Adding access control methods to the bean
If your new bean is to be protected under access control, you must add the getOwner method. Another method that is optional for access control purposes is the fulfills method. For details about required and optional methods, refer to Implementing access control in enterprise beans.
Before you begin
About this task
To add access control methods to the new bean:
Procedure
- In the J2EE Hierarchy view, double-click the yourNewBeanBean class to open it and view its source code.
- Into the
source code, add a getOwner method that includes logic
to return the owner of this resource.
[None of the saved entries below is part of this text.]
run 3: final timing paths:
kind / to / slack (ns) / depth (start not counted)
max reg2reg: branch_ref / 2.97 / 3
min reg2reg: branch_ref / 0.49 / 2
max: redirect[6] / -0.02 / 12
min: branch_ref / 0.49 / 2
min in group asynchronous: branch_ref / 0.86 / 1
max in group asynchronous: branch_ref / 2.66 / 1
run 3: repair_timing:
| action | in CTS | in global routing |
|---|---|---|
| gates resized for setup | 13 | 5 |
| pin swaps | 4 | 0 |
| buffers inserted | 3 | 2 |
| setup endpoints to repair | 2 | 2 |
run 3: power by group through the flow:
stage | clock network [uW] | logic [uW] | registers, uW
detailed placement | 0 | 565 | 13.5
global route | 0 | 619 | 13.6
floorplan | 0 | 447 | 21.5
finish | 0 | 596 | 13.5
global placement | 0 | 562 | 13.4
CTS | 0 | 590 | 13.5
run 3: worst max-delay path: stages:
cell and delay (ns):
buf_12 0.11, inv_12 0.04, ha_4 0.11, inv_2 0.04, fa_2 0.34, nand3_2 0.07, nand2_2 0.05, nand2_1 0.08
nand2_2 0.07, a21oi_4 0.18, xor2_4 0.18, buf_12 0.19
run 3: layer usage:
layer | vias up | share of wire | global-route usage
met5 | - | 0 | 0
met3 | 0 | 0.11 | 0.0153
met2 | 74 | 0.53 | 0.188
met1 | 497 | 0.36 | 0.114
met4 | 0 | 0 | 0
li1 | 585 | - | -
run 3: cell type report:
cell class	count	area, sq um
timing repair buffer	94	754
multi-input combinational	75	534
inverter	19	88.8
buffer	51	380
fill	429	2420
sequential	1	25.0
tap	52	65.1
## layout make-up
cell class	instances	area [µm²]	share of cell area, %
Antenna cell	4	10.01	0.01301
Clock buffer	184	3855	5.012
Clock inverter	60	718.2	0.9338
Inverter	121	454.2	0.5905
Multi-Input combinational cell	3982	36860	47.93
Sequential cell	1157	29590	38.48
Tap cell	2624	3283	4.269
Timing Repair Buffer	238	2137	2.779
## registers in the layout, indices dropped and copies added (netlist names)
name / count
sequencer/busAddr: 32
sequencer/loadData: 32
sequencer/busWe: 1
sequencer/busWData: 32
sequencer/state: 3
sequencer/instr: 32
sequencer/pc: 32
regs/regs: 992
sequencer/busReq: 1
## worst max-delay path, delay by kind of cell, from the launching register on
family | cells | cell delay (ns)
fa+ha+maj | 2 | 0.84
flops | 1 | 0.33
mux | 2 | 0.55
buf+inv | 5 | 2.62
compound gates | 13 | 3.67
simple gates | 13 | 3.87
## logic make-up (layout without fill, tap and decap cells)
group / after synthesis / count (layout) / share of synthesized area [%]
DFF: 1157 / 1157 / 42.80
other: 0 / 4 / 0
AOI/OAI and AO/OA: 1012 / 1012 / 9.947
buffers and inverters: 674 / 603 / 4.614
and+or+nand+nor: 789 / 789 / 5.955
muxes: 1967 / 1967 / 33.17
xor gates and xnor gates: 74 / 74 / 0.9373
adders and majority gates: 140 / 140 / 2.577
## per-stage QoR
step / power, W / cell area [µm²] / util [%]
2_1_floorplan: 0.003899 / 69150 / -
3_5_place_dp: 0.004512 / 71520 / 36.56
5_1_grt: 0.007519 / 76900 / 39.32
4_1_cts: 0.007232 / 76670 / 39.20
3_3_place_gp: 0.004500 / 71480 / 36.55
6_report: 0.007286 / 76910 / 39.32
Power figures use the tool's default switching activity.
## config.mk

```make
export PLATFORM = sky130hd
export DESIGN_NAME = spi_channel_flat
export DESIGN_NICKNAME = d
export VERILOG_FILES = /design/src/spi_hub_pkg.sv /design/src/spi_cmd_if.sv /design/src/spi_channel.sv /design/src/flat_wrapper.sv
export SDC_FILE = /design/constraint.sdc
export NUM_CORES = 1
export LEC_CHECK = 0
export BUFFER_PORTS_ARGS = -buffer_cell sky130_fd_sc_hd__buf_2
export CORE_UTILIZATION = 48
export CTS_CLUSTER_DIAMETER = 100
export DETAILED_ROUTE_END_ITERATION = 6
export MAX_ROUTING_LAYER = met4
export PLACE_DENSITY = 0.77
export SYNTH_ARGS = -nofsm -noshare
export SYNTH_HDL_FRONTEND = slang
export SYNTH_SLANG_ARGS = --single-unit
```

## constraint.sdc

```tcl
create_clock -name clk -period 1.93 [get_ports clk]
set_clock_uncertainty 0.15 [all_clocks]
set_input_delay 0.4825 -clock clk [delete_from_list [all_inputs] [get_ports clk]]
set_output_delay 0.4825 -clock clk [all_outputs]
set_load 0.02 [all_outputs]
```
For example, to return the owner
of
the UserRes bean, you would return the member ID of the user:
public java.lang.Long getOwner() throws java.lang.Exception { return getMemberId(); }
- For the purpose of this example,
you would add a fulfills method
that specifies what relationship the user must satisfy before they
are allowed
to act upon this resource. In this case, you would specify that only
the creator
of this UserRes object is allowed to take action. In other words,
each user
is only allowed to take action upon their own UserRes object. This
relationship
requirement is shown in the following code snippet:
public boolean fulfills(Long member, String relationship) throws java.lang.Exception { if ("creator".equalsIgnoreCase(relationship)) { return member.equals(getMemberId()); } return false; }
- Save your work.
- Proceed to mapping the database table to the new enterprise bean.